-------- DATA EXCERPTS --------
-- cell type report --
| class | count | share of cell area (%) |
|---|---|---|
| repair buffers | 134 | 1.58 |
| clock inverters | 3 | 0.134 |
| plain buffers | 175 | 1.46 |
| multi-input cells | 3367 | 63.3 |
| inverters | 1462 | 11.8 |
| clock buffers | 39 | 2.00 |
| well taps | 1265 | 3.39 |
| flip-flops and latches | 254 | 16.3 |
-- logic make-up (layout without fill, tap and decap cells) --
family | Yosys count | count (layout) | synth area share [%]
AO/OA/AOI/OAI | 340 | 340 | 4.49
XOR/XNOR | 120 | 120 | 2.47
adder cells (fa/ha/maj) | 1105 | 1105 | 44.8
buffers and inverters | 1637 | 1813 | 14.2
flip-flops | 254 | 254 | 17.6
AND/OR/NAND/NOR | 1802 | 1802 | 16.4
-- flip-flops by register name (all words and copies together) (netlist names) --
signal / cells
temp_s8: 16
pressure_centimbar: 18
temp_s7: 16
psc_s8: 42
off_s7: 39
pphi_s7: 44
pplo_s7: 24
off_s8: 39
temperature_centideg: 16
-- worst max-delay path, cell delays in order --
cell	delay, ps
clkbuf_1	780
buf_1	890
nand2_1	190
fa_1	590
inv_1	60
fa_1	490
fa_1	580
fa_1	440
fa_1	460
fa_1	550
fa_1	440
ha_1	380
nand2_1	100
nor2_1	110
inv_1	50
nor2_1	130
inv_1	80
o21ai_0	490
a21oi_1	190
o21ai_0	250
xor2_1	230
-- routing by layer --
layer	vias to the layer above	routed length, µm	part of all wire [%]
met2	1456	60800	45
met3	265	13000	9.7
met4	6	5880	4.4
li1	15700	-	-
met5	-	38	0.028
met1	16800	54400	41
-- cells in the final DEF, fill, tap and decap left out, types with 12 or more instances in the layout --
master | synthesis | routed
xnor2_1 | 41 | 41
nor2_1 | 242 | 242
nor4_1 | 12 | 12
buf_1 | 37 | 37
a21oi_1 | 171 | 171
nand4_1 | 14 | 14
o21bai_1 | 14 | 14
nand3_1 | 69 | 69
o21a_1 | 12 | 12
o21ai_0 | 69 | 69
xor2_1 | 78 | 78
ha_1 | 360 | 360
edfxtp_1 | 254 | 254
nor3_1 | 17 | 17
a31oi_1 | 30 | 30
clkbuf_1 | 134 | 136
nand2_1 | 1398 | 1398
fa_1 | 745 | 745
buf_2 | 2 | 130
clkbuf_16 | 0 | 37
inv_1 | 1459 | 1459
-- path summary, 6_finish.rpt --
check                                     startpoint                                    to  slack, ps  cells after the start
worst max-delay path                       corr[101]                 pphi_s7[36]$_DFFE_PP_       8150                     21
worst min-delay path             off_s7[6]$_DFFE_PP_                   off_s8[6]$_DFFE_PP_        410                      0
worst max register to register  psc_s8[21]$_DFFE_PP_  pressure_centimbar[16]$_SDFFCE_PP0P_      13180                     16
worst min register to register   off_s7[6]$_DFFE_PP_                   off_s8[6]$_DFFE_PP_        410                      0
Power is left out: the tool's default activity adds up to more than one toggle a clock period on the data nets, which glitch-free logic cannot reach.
--------
_WHAT NEEDS TO BE DONE:_ What is the number of lines above that contain "area"? Answer with that number only.

_YOUR SOLUTION:_ 2